Alkisah di sebuah perkampungan yang bernama Leuwi Loa, hiduplah seorang Nenek dan Cucunya. Mereka hidup dalam kemiskinan. Walaupun demikian, ia suka berderma dan membantu yang mengalami kesusahan. Karena sifatnya itulah, banyak orang yang suka pada mereka.
Pagi sekali, datanglah seorang peremuan tengah baya yang mempunyai anak tiga dengan maksud meminta tolong untuk meminjam beras . Perempuan baya beranak tiga itu sudah enam bulan ditinggal suaminya pergi bekerja tapi sampai saat ini belum pulang juga .Untuk menapkahi ketiga anaknya perempuan baya itu setiap harinya menerima belas kasihaan para tetangganya .
“ Nek, tolonglah saya! Hari ini saya tidak bisa memberi makan anak- anak .” kata perempuan baya itu sambil menundukan wajahnya.”
“Saya malu sekali, sering datang untuk meminjam beras. Seandainya nanti suamiku pulang insaallah saya akan membayar hutang yang sudah tidak terhitung lagi ke Nenek .” Kata perempuan baya itu sambil menyeka air mata yang meleleh ke pipinya yang pucat pasi.
“Hari ini Nenek hanya punya beras dua liter saja Nyai. Kalau Nyai membutuhkannya, bawa saja satu liter agar anak- anak bisa makan.” Kata Si Nenek itu sambil beranjak dari duduknya berjalan menuju dapur.
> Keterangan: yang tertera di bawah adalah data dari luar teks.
`src/rtl/instr_fetch_unit.sv`:
```
// instr_fetch_unit: fetch stage owning the PC, driving the instruction ROM and
// buffering one fetched word toward the interpreter with a valid/ready handshake.
// Ports:
//   clk, rst                       clock, synchronous active-high reset
//   start                          pulse; (re)starts fetching at address 0 from IDLE/HALT
//   rom_en, rom_addr, rom_data     combinational ROM read (enable only on a load cycle)
//   inst, inst_pc, inst_valid      registered instruction slot
//   inst_ready                     interpreter accepts the slot this cycle
//   redirect_valid, redirect_addr  control-flow redirect
//   halted, fault                  HALT state indicator, sticky out-of-range redirect flag
//   issue_count                    accepted-instruction counter, present only with
//                                  FETCH_PERF_CNT_EN defined
module instr_fetch_unit #(
    parameter int ADDR_W   = 4,
    parameter int DATA_W   = 16,
    parameter int PROG_LEN = 9
) (
    input  logic              clk,
    input  logic              rst,
    input  logic              start,
    output logic              rom_en,
    output logic [ADDR_W-1:0] rom_addr,
    input  logic [DATA_W-1:0] rom_data,
    output logic [DATA_W-1:0] inst,
    output logic [ADDR_W-1:0] inst_pc,
    output logic              inst_valid,
    input  logic              inst_ready,
    input  logic              redirect_valid,
    input  logic [ADDR_W-1:0] redirect_addr,
    output logic              halted,
    output logic              fault
`ifdef FETCH_PERF_CNT_EN
    ,
    output logic [15:0]       issue_count
`endif
);
    typedef enum logic [1:0] {S_IDLE, S_RUN, S_DRAIN, S_HALT} state_t;
    localparam logic [ADDR_W-1:0] LAST_PC = ADDR_W'(PROG_LEN - 1);
    // One extra bit so PROG_LEN == 2**ADDR_W is representable
    localparam logic [ADDR_W:0] LEN = (ADDR_W + 1)'(PROG_LEN);
    state_t state_q, state_d;
    logic [ADDR_W-1:0] pc_q, pc_d, inst_pc_q, inst_pc_d;
    logic [DATA_W-1:0] inst_q, inst_d;
    logic valid_q, valid_d, fault_q, fault_d;
    logic load, accept, redir_ok;
    assign accept   = valid_q && inst_ready;
    assign load     = !rst && state_q == S_RUN && !redirect_valid && (!valid_q || inst_ready);
    assign redir_ok = {1'b0, redirect_addr} < LEN;
    assign rom_en     = load;
    assign rom_addr   = pc_q;
    assign inst       = inst_q;
    assign inst_pc    = inst_pc_q;
    assign inst_valid = valid_q;
    assign halted     = state_q == S_HALT;
    assign fault      = fault_q;
    always_ff @(posedge clk) begin
        if (rst) begin
            state_q   <= S_IDLE;
            pc_q      <= '0;
            inst_q    <= '0;
            inst_pc_q <= '0;
            valid_q   <= 1'b0;
            fault_q   <= 1'b0;
        end else begin
            state_q   <= state_d;
            pc_q      <= pc_d;
            inst_q    <= inst_d;
            inst_pc_q <= inst_pc_d;
            valid_q   <= valid_d;
            fault_q   <= fault_d;
        end
    end
    always_comb begin
        state_d   = state_q;
        pc_d      = pc_q;
        inst_d    = inst_q;
        inst_pc_d = inst_pc_q;
        valid_d   = valid_q;
        fault_d   = fault_q;
        case (state_q)
            S_IDLE: begin
                if (start) begin
                    state_d = S_RUN;
                    pc_d    = '0;
                end
            end
            S_RUN, S_DRAIN: begin
                // Redirect wins over both load and accept; the buffered word is squashed
                if (redirect_valid) begin
                    valid_d = 1'b0;
                    if (redir_ok) begin
                        pc_d    = redirect_addr;
                        state_d = S_RUN;
                    end else begin
                        fault_d = 1'b1;
                        state_d = S_HALT;
                    end
                end else if (load) begin
                    inst_d    = rom_data;
                    inst_pc_d = pc_q;
                    valid_d   = 1'b1;
                    if (pc_q == LAST_PC) state_d = S_DRAIN;
                    else pc_d = pc_q + ADDR_W'(1);
                end else if (accept) begin
                    valid_d = 1'b0;
                    state_d = state_q == S_DRAIN ? S_HALT : state_q;
                end
            end
            default: begin
                if (start) begin
                    state_d = S_RUN;
                    pc_d    = '0;
                    fault_d = 1'b0;
                end
            end
        endcase
    end
`ifdef FETCH_PERF_CNT_EN
    logic [15:0] cnt_q, cnt_d;
    assign issue_count = cnt_q;
    always_ff @(posedge clk) begin
        if (rst) cnt_q <= '0;
        else cnt_q <= cnt_d;
    end
    // Handshakes squashed by a same-cycle redirect are not issues
    always_comb begin
        cnt_d = cnt_q;
        if (state_q == S_HALT && start) cnt_d = '0;
        else if (accept && !redirect_valid && cnt_q != 16'hFFFF) cnt_d = cnt_q + 16'd1;
    end
`endif
endmodule

```
`config.mk`:
```
export PLATFORM = sky130hd
export DESIGN_NAME = instr_fetch_unit
export DESIGN_NICKNAME = d
export VERILOG_FILES = /design/src/rtl/instr_fetch_unit.sv
export SDC_FILE = /design/constraint.sdc
export NUM_CORES = 1
export LEC_CHECK = 0
export CORE_MARGIN = 1
export CORE_UTILIZATION = 29
export CTS_BUF_LIST = sky130_fd_sc_hd__clkbuf_4
export CTS_CLUSTER_DIAMETER = 60
export DETAILED_ROUTE_END_ITERATION = 10
export PLACE_DENSITY = 0.56
export SYNTH_ARGS = -nofsm -noshare
export SYNTH_HDL_FRONTEND = slang
export SYNTH_SLANG_ARGS = --single-unit
```
`constraint.sdc`:
```
create_clock -name clk -period 2.2 [get_ports clk]
set_input_delay 0.22 -clock clk [delete_from_list [all_inputs] [get_ports clk]]
set_output_delay 0.22 -clock clk [all_outputs]
set_load 0.005 [all_outputs]
```
* After elaboration in Yosys (flattened, before gate mapping)
Index checks and enable logic that the tools add are counted.
Storage, ports and cells: bits in registers 28, bits of input ports 25
Cells by class: $add $sub $neg 1, order comparisons 1, equality and inequality tests 12, muxes and demuxes 21, bitwise gates (word level) 2, reduce and logical (&&, ||, !) cells 17
Operators with widths (number):
- 4-bit 2-to-1 mux | 6
- 2-bit 2-to-1 mux | 8
- 4-bit inequality test (second input constant) | 3
- 4-bit AND reduction | 3
- 3-bit inequality test (second input constant) | 3
- 1-bit 2-to-1 mux | 6
- 4-bit by 1-bit adder with 4-bit output (second input constant) | 1
- 2-bit == test (second input constant) | 2
- 4-bit == test (second input constant) | 1
- 1-bit logical AND | 4
- 4-bit < comparator (second input constant) | 1
- 2-bit inequality test (second input constant) | 2
- 1-bit logical NOT | 3
- 3-bit AND reduction | 1
- 3-bit nonzero test | 1
- 2-bit by 1-bit == test with 1-bit output (second input constant) | 1
- 2-bit logical NOT | 1
- 1-bit NOT | 2
- 1-bit case mux with 2 select lines | 1
- 2-bit AND reduction | 1
- 2-bit nonzero test | 1
- 2-bit OR reduction | 1
- 1-bit logical OR | 1

* Depth between registers and ports, before layout
word-level depth 7, mapped depth 7, gate-level depth less buffers 6

* Worst setup path before layout
No wires, ideal clock.
path kind reg-to-reg, start point register state_q[0], end point register state_q[1], setup time 0.123 ns, data arrival time 1.555 ns, slack 0.521 ns, cell stages (with the launch flop) 6, buffers on the path 0, clock period less this slack 1.679 ns, cell sequence dfxtp_1 > inv_1 > ha_1 > nor4b_4 > a2111oi_1 > mux2_1
On the way: cells in the longest elaborated chain, start to end 7, elaborated cells between the ends (all ways) 14
Ends and longest elaborated chain:
- start, declared | line 41 | state_t state_q, state_d;
- start signal, assigned | line 65 | state_q <= state_d;
- 2-bit by 1-bit == test with 1-bit output | line 47, 80
- 1-bit logical AND (3 in series) | line 47 | assign load = !rst && state_q == S_RUN && !redirect_valid && (!valid_q || inst_ready);
- 2-bit 2-to-1 mux | line 98 | end else if (load) begin
- 2-bit 2-to-1 mux | line 89 | if (redirect_valid) begin
- 2-bit 2-to-1 mux
Several ways; a longest one is shown, not always the timed one. A chain may end at the register's enable or synchronous reset.

* Worst setup path after layout
start point register state_q[1], end point output port rom_en
On the way: cells in the longest elaborated chain, start to end 4
Ends and longest elaborated chain:
- 2-bit by 1-bit == test with 1-bit output | line 47
- 1-bit logical AND (3 in series) | line 47
- end, declared | line 21 | output logic rom_en,
No other way between the ends.

==> metrics.yaml <==
ioPinCount: 53
hold_path_depth: 3
rr_worst_depth: 6
finalPower_w: 0.001331
tritoncts: "built"
required_ps: 1980
cp_slowest_cell: "clkdlybuf4s50_1"
synth_fp_nets: 189
h-tree-depth: 1
synthFlopType: "dfxtp_1"
synth_area_um2: 1301
ys_warn_count: 0
rows: 23
first_global_vias: 1245
yosysSeqAreaShare: 0.4308
drive_above_1_share: 0.06667
cp_top_family: "buffers and inverters"
r2r_setup_slack_ps: 260
grt_use_total: 0.1503
post_cts_buffers: 0
fin_crit_sh: 0.9291
hold_violations: 0
drt_iter0_markers: 49
layout.nets: 242
hold_path.class: "input port to register"
r2r_start: "state_q[0]$_SDFFE_PP0P_"
placed_cells: 257
cts_buffers: 3
critical_path_arrival_ps: 1820
design.core.area_um2: 4144
cts-resized-gates: 0
critPathBufInv: 2
hold_buffers: 0
post_drt_wl_per_cell_um: 12.38
start_util: 0.3140
synth_edf_count: 0
drv_cap: 0
tns_ps: 0
remaining_drc_errors: 0
clockBufferDepth: 2
ir_drop_mv: 0.3730
power_density_nw_per_um2: 698.6
finalCoreUtilization: 0.4598
gp_congestion: 0.9439
clk_pin_slew_ps: 140
max_stage_delay_ps: 530
r2r_end: "state_q[0]$_SDFFE_PP0P_"
hold_path_end: "inst[10]$_SDFFE_PP0P_"
cts.sink_count: 28
grt_first_pass_wirelength_mm: 5.451
startpoint_type: "register"
cts-root-buf: "clkbuf_4"
path_class: "register to output pin"
clock_skew_ps: 4.917
finalSetupViolCount: 0
area_delta_synth_final_pct: 46.44
overflow: 0
cp_cell_sequence: "inv_1 -> ha_1 -> nand2b_4 -> nor3_1 -> clkdlybuf4s50_1"
ys_seq_elements: 28
outcome: "completed"
antenna_left: 0
endpoint_kind: "output pin"
dieArea_um2: 4759
instances_no_fill: 260
fp.dieH_um: 68.99
cp_max_fo: 3
routed_wl_mm: 3.220
syn_avg_cell_area_um2: 8.184
whs_ps: 440.5
die_w_um: 68.99
worst_pin_slew_ps: 707.7
rsz0062_at_grt: "no"
async_reset_ff_frac: 0
min_from: "rom_data[10]"
hpwl_mm: 2.448
ys_types: 36
port_buffers: 52
maxSlewViolCount: 0
grt_max_degree: 25
via_per_inst: 4.915
antenna_found_initial: 0
netlist_instances: 159
antennaDiodeCount: 0
drtPass1Iterations: 4
fin_crit_ps: 2044
max_slew_margin: 0.5277
p_leak_nw: 0.6904
vias: 1278
max_freq_mhz: 489.2
clk_latency_ps: 320
## per-stage QoR
stage                     instance area, um2  setup slack, ps
after floorplan                         1301            521.3
after global placement                  1883            202.7
after detailed placement                1883            144.4
after CTS                               1906            122.9
after global routing                    1906            50.31
final                                   1906            155.9
## how the worst max path moves through the flow
stage | startpoint | end | slack (ps) | cells after the start
after floorplan | state_q[0]$_SDFFE_PP0P_ | state_q[1]$_SDFFE_PP0P_ | 520 | 5
after global placement | redirect_valid | state_q[1]$_SDFFE_PP0P_ | 200 | 5
after detailed placement | redirect_valid | state_q[1]$_SDFFE_PP0P_ | 140 | 5
after CTS | state_q[1]$_SDFFE_PP0P_ | rom_en | 120 | 5
after global routing | state_q[1]$_SDFFE_PP0P_ | rom_en | 50 | 5
final | state_q[1]$_SDFFE_PP0P_ | rom_en | 160 | 5
## cell usage after synthesis (2+ instances only)
cell type / count / area share
ha_1: 5 / 0.048
buf_2: 4 / 0.015
mux2i_1: 2 / 0.015
dfxtp_1: 28 / 0.43
o21ai_0: 24 / 0.092
o21a_1: 2 / 0.012
inv_1: 6 / 0.017
nand2_1: 45 / 0.13
a21oi_1: 2 / 0.0077
a31oi_1: 2 / 0.0096
nor2_1: 9 / 0.026
nor2b_1: 2 / 0.0096
clkbuf_1: 5 / 0.014
## routing by layer
layer  routed length [um]  up-vias  track usage
met4                   31        0      0.02551
li1                     -      643            -
met2                 1575       47       0.2731
met3                  247        4      0.05263
met5                    0        -            0
met1                 1366      584       0.1693
## kinds of logic (layout without fill, tap and decap cells)
kind of cell / Yosys count / after routing / share of synthesized area
mux: 4 / 4 / 0.03269
compound gates: 41 / 41 / 0.1923
xor+xnor: 1 / 1 / 0.006732
buf+inv: 15 / 66 / 0.04712
flops: 28 / 28 / 0.4308
simple gates: 65 / 65 / 0.2423
fa+ha+maj: 5 / 5 / 0.04808
## where the power goes
group,switching (W),internal [W],total (W)
registers,0.0000505,0.000564,0.000614
clock network,0.000141,0.0000641,0.000205
logic,0.000232,0.000280,0.000512
total,0.000423,0.000908,0.00133
## state kept, by name, summed over array words and instances (netlist names)
signal / count
inst: 16
inst_pc: 4
rom_addr: 4
state_q: 2
fault: 1
inst_valid: 1
## worst register-to-register path: stages (launching register included)
cell     delay, ps
dfxtp_1        410
inv_1           60
ha_1           450
nor2_1         140
buf_4          160
or4_1          500
a21oi_1        150
## placed cells by master (no fill, tap or decap), types with 2 or more instances in the layout
cell and n:
ha_1 5, nor2b_1 2, nand2_1 45, dfxtp_1 28
o21ai_0 24, a21oi_1 2, clkbuf_4 3, a31oi_1 2
buf_4 5, o21a_1 2, mux2i_1 2, clkdlybuf4s50_1 52
nor2_1 9, inv_1 6
## layout make-up
type	instances	area [um2]
multi-input cells	116	679.4
fillers	408	2238
well taps	50	62.56
clock buffers	3	22.52
repair buffers	57	558.0
flip-flops and latches	28	560.5
inverters	6	22.52
(Power assumes the default switching activity.)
Karena sifatnya penyayang dan baik hati, beras yang ia punya dua liter itu pun dia berikan satu liter beras ke perempuan baya itu.
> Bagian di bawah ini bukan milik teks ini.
`config.mk`:
```
export PLATFORM = sky130hd
export DESIGN_NAME = uart_tx_port
export DESIGN_NICKNAME = d
export VERILOG_FILES = /design/src/rtl/uart_pkg.sv /design/src/rtl/sync_fifo.sv /design/src/rtl/uart_tx_port.sv
export SDC_FILE = /design/constraint.sdc
export NUM_CORES = 1
export LEC_CHECK = 0
export BUFFER_PORTS_ARGS = -buffer_cell sky130_fd_sc_hd__clkbuf_2
export CORE_MARGIN = 10
export CORE_UTILIZATION = 38
export DETAILED_ROUTE_END_ITERATION = 6
export GPL_TIMING_DRIVEN = 0
export HOLD_SLACK_MARGIN = 0.05
export PLACE_DENSITY_LB_ADDON = 0.15
export SYNTH_ARGS = -nofsm -noshare
export SYNTH_HDL_FRONTEND = slang
export SYNTH_SLANG_ARGS = --single-unit
```
`constraint.sdc`:
```
create_clock -name clk -period 2.8 [get_ports clk]
set_input_delay 0.56 -clock clk [delete_from_list [all_inputs] [get_ports clk]]
set_output_delay 0.56 -clock clk [all_outputs]
set_load 0.01 [all_outputs]
```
Dengan gembiranya perempuan baya itu menerima beras dari tangan Si Nenek. “Terima kasih Nek, semoga Allah SWT melimpahkan pahala dan rizki yang besar kepada Nenek yang telah menolong saya.” Diciumnya tangan Si Nenek dengan penuh hormat.
“Aamiinnn...cepat pulang Nyai ! Anak- anak pasti menunggumu. Kasihan mereka pasti lapar.” Jawab Si Nenek itu dengan penuh kasih sayang. Maka pergilah perempuan baya itu meninggalkan rumah Si Nenek itu.
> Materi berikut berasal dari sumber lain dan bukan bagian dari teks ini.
<file path="config.mk">
export PLATFORM = sky130hd
export DESIGN_NAME = eth_tx_frame_builder
export DESIGN_NICKNAME = d
export VERILOG_FILES = /design/src/rtl/eth_tx_frame_builder.sv
export SDC_FILE = /design/constraint.sdc
export NUM_CORES = 1
export LEC_CHECK = 0
export CORE_MARGIN = 4
export CORE_UTILIZATION = 49
export CTS_CLUSTER_DIAMETER = 40
export DETAILED_ROUTE_END_ITERATION = 8
export HOLD_SLACK_MARGIN = 0.03
export PLACE_DENSITY = 0.73
export SKIP_LAST_GASP = 1
export SYNTH_ARGS = -nofsm -noshare
export SYNTH_HDL_FRONTEND = slang
export SYNTH_SLANG_ARGS = --single-unit
</file>
<file path="constraint.sdc">
create_clock -name logic_clk -period 4.06 [get_ports logic_clk]
set_input_delay 0.812 -clock logic_clk [delete_from_list [all_inputs] [get_ports logic_clk]]
set_output_delay 0.812 -clock logic_clk [all_outputs]
set_load 0.02 [all_outputs]
</file>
Di luar mentari mulai tersenyum indah. Burung- burung bernyanyi riang dan beterbangan kesana kemari. Hawa dingin masih menyelimuti kampung itu, membuat orang malas untuk beranjak ke luar rumah. Sepulangnya dari perempuan baya itu seperti biasanya Si Nenek selalu memasak nasi untuk sarapan cucunya yang ia sayangi bernama Udin. Diasur- asurnya kayu ke dalam tungku yang mulai padam. Saat itu cucunya yang bernama Udin memanggil neneknya yang sedang memasak di dapur.
Nek !!! Nenekkkk .....!!!! teriak Si Udin dari kamar berbilik yang sempit dan pengap itu. Si Nenek itu tidak menjawab mendengar teriakan cucanya itu karena mulutnya masih meniup selongsongan yang ditujukan ke tungku yang apinya sudah mulai padam
“Nenekkkkkkkkk !!!!!! teriak Si Udin semakin keras teriakannya. “ Ya Cucukuuuu.....ada apa ? Nenek lagi masak di dapur. Datanglah kesini Cu!” jawab Si Nenek itu sambil memasukan kembali kayu ke tungku . Karena perih kena asap itu mata Si Nenek mengeluarkan air mata.Ia menyeka air matanya dengan ujung kebaya yang lusuh dan kumal itu. Maafkan Udin Nek ! Udin tidak tahu kalau Nenek ada di dapur, hingga Udin berterik kencang . Nenek marah ya sama Udin hingga Nenek menangis? Kata Si Udin sambil menundukan wajahnya yang polos penuh penyesalan.